* **WHAT YOU ARE ASKED TO DO**
In the data below, find every line that has the string "routing", and copy it.

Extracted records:
^^^^
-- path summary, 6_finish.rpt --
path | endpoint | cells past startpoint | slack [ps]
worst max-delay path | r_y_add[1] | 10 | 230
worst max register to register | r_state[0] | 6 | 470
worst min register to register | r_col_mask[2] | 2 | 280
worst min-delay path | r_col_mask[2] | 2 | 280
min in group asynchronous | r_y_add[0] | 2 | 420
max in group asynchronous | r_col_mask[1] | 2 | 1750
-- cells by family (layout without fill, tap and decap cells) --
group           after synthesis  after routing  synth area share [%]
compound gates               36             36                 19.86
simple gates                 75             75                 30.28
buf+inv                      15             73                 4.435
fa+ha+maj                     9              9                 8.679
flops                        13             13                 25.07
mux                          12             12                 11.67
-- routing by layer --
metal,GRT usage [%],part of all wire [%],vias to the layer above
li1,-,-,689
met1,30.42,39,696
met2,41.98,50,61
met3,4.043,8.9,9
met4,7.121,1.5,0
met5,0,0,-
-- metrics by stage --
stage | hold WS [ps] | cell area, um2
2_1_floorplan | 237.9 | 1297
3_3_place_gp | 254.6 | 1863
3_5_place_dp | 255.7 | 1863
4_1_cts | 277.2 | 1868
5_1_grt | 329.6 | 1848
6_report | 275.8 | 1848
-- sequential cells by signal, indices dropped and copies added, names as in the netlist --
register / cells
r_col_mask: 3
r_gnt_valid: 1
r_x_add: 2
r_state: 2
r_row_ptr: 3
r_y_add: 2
### config.mk
export PLATFORM = sky130hd
export DESIGN_NAME = spi_slave_core
export DESIGN_NICKNAME = d
export VERILOG_FILES = /design/src/rtl/spi_slave_core.sv
export SDC_FILE = /design/constraint.sdc
export NUM_CORES = 1
export LEC_CHECK = 0
export BUFFER_PORTS_ARGS = -buffer_cell sky130_fd_sc_hd__clkbuf_2
export CAP_MARGIN = 5
export CORE_MARGIN = 5
export CORE_UTILIZATION = 40
export CTS_CLUSTER_SIZE = 20
export DETAILED_ROUTE_END_ITERATION = 8
export GPL_ROUTABILITY_DRIVEN = 0
export SLEW_MARGIN = 10
export SYNTH_ARGS = -nofsm -noshare
export SYNTH_HDL_FRONTEND = slang
export SYNTH_SLANG_ARGS = --single-unit
export TNS_END_PERCENT = 50
### constraint.sdc
create_clock -name clk -period 1.5 [get_ports clk]
set_input_delay 0.3 -clock clk [delete_from_list [all_inputs] [get_ports clk]]
set_output_delay 0.3 -clock clk [all_outputs]
set_load 0.02 [all_outputs]
--- src/rtl/bit_serializer.sv ---
// Parallel-to-serial feeder: accepts a W-bit word on a valid/ready handshake and
// shifts it out one bit per clock, optionally followed by a fixed idle gap.
module bit_serializer #(
    parameter int unsigned W         = 8,
    parameter bit          MSB_FIRST = 1'b1,
    parameter int unsigned GAP       = 0,
    parameter logic        IDLE_LVL  = 1'b0
) (
    input  logic         c,
    input  logic         r,
    input  logic [W-1:0] din,
    input  logic         ld,
    output logic         rdy,
    output logic         x,
    output logic         xv,
    output logic         last,
    output logic         busy
);

    localparam int unsigned    CW       = (W > 1) ? $clog2(W) : 1;
    localparam logic [CW-1:0]  CNT_PEN  = CW'(W - 2);
    localparam logic [3:0]     GAP_LAST = (GAP > 0) ? 4'(GAP - 1) : 4'd0;
    localparam logic           HAS_GAP  = (GAP > 0) ? 1'b1 : 1'b0;

    typedef enum logic [1:0] {
        ST_IDLE  = 2'd0,
        ST_SHIFT = 2'd1,
        ST_GAP   = 2'd2
    } state_t;

    state_t        state_r, state_nx;
    logic [CW-1:0] cnt_r, cnt_nx;
    logic [3:0]    gap_r, gap_nx;
    logic [W-1:0]  sh_r, sh_nx;
    logic          x_r, x_nx;
    logic          xv_r, xv_nx;
    logic          last_r, last_nx;
    logic          busy_r;
    logic          rdy_s;
    logic          accept_s;

    // Bit that leaves the word first in the configured shift order.
    function automatic logic first_bit(input logic [W-1:0] v);
        if (MSB_FIRST) begin
            first_bit = v[W-1];
        end else begin
            first_bit = v[0];
        end
    endfunction

    // Move the next bit to be sent into the outgoing position.
    function automatic logic [W-1:0] advance(input logic [W-1:0] v);
        if (MSB_FIRST) begin
            advance = {v[W-2:0], 1'b0};
        end else begin
            advance = {1'b0, v[W-1:1]};
        end
    endfunction

    // Ready in IDLE, or in the final bit cycle when words may run back to back.
    always_comb begin
        rdy_s    = (state_r == ST_IDLE) ||
                   ((state_r == ST_SHIFT) && last_r && !HAS_GAP);
        accept_s = ld && rdy_s;
    end

    // Next-state and next-output logic.
    always_comb begin
        state_nx = state_r;
        cnt_nx   = cnt_r;
        gap_nx   = gap_r;
        sh_nx    = sh_r;
        x_nx     = IDLE_LVL;
        xv_nx    = 1'b0;
        last_nx  = 1'b0;
        case (state_r)
            ST_IDLE: begin
                if (accept_s) begin
                    state_nx = ST_SHIFT;
                    cnt_nx   = {CW{1'b0}};
                    x_nx     = first_bit(din);
                    sh_nx    = advance(din);
                    xv_nx    = 1'b1;
                end else begin
                    state_nx = ST_IDLE;
                end
            end
            ST_SHIFT: begin
                if (last_r) begin
                    if (accept_s) begin
                        state_nx = ST_SHIFT;
                        cnt_nx   = {CW{1'b0}};
                        x_nx     = first_bit(din);
                        sh_nx    = advance(din);
                        xv_nx    = 1'b1;
                    end else if (HAS_GAP) begin
                        state_nx = ST_GAP;
                        gap_nx   = 4'd0;
                    end else begin
                        state_nx = ST_IDLE;
                    end
                end else begin
                    cnt_nx  = cnt_r + {{(CW-1){1'b0}}, 1'b1};
                    x_nx    = first_bit(sh_r);
                    sh_nx   = advance(sh_r);
                    xv_nx   = 1'b1;
                    last_nx = (cnt_r == CNT_PEN);
                end
            end
            ST_GAP: begin
                if (gap_r == GAP_LAST) begin
                    state_nx = ST_IDLE;
                    gap_nx   = 4'd0;
                end else begin
                    gap_nx   = gap_r + 4'd1;
                end
            end
            default: begin
                state_nx = ST_IDLE;
                cnt_nx   = {CW{1'b0}};
                gap_nx   = 4'd0;
            end
        endcase
    end

    // State and output registers; reset drops any in-flight word.
    always_ff @(posedge c) begin
        if (!r) begin
            state_r <= ST_IDLE;
            cnt_r   <= {CW{1'b0}};
            gap_r   <= 4'd0;
            sh_r    <= {W{1'b0}};
            x_r     <= IDLE_LVL;
            xv_r    <= 1'b0;
            last_r  <= 1'b0;
            busy_r  <= 1'b0;
        end else begin
            state_r <= state_nx;
            cnt_r   <= cnt_nx;
            gap_r   <= gap_nx;
            sh_r    <= sh_nx;
            x_r     <= x_nx;
            xv_r    <= xv_nx;
            last_r  <= last_nx;
            busy_r  <= (state_nx != ST_IDLE);
        end
    end

    assign rdy  = rdy_s;
    assign x    = x_r;
    assign xv   = xv_r;
    assign last = last_r;
    assign busy = busy_r;

endmodule
[src/rtl/dl_demux_pkg.sv]
// Shared types for the stream demultiplexer: skid-buffer state encoding and
// occupancy width.
package dl_demux_pkg;

  localparam int OCC_WIDTH = 2;

  typedef enum logic [1:0] {
    EMPTY = 2'd0,
    ONE   = 2'd1,
    TWO   = 2'd2
  } state_t;

  function automatic logic [OCC_WIDTH-1:0] occ_of(input state_t s);
    case (s)
      ONE:     return 2'd1;
      TWO:     return 2'd2;
      default: return 2'd0;
    endcase
  endfunction

endpackage

[src/rtl/dl_skid_buf.sv]
// Generic 2-entry valid/ready skid buffer with registered ready.
//   state | meaning
//   EMPTY | nothing held; main and skid free
//   ONE   | head word in main; skid free
//   TWO   | main and skid both hold words; input stalled
module dl_skid_buf
  import dl_demux_pkg::*;
#(
  parameter int WIDTH = 8
) (
  input  logic                 clk,
  input  logic                 rst_n,
  input  logic                 in_valid,
  output logic                 in_ready,
  input  logic [WIDTH-1:0]     in_payload,
  output logic                 out_valid,
  input  logic                 out_ready,
  output logic [WIDTH-1:0]     out_payload,
  output logic [OCC_WIDTH-1:0] occupancy
);

  state_t           state_q, state_d;
  logic [WIDTH-1:0] main_q, main_d;
  logic [WIDTH-1:0] skid_q, skid_d;
  logic             ready_q;
  logic             in_fire, out_fire;

  always_ff @(posedge clk or negedge rst_n) begin
    if (!rst_n) begin
      state_q <= EMPTY;
      main_q  <= '0;
      skid_q  <= '0;
      ready_q <= 1'b0;
    end else begin
      state_q <= state_d;
      main_q  <= main_d;
      skid_q  <= skid_d;
      ready_q <= (state_d != TWO);
    end
  end

  always_comb begin
    state_d  = state_q;
    main_d   = main_q;
    skid_d   = skid_q;
    in_fire  = in_valid && ready_q;
    out_fire = (state_q != EMPTY) && out_ready;
    case (state_q)
      EMPTY: begin
        if (in_fire) begin
          main_d  = in_payload;
          state_d = ONE;
        end
      end
      ONE: begin
        if (in_fire && out_fire) begin
          main_d = in_payload;
        end else if (in_fire) begin
          skid_d  = in_payload;
          state_d = TWO;
        end else if (out_fire) begin
          state_d = EMPTY;
        end
      end
      TWO: begin
        // skid is promoted in the same cycle the head leaves
        if (out_fire) begin
          main_d  = skid_q;
          state_d = ONE;
        end
      end
      default: state_d = EMPTY;
    endcase
  end

  assign in_ready    = ready_q;
  assign out_valid   = (state_q != EMPTY);
  assign out_payload = main_q;
  assign occupancy   = occ_of(state_q);

endmodule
^^^^
* **ANSWER SECTION**
group           after synthesis  after routing  synth area share [%]
-- routing by layer --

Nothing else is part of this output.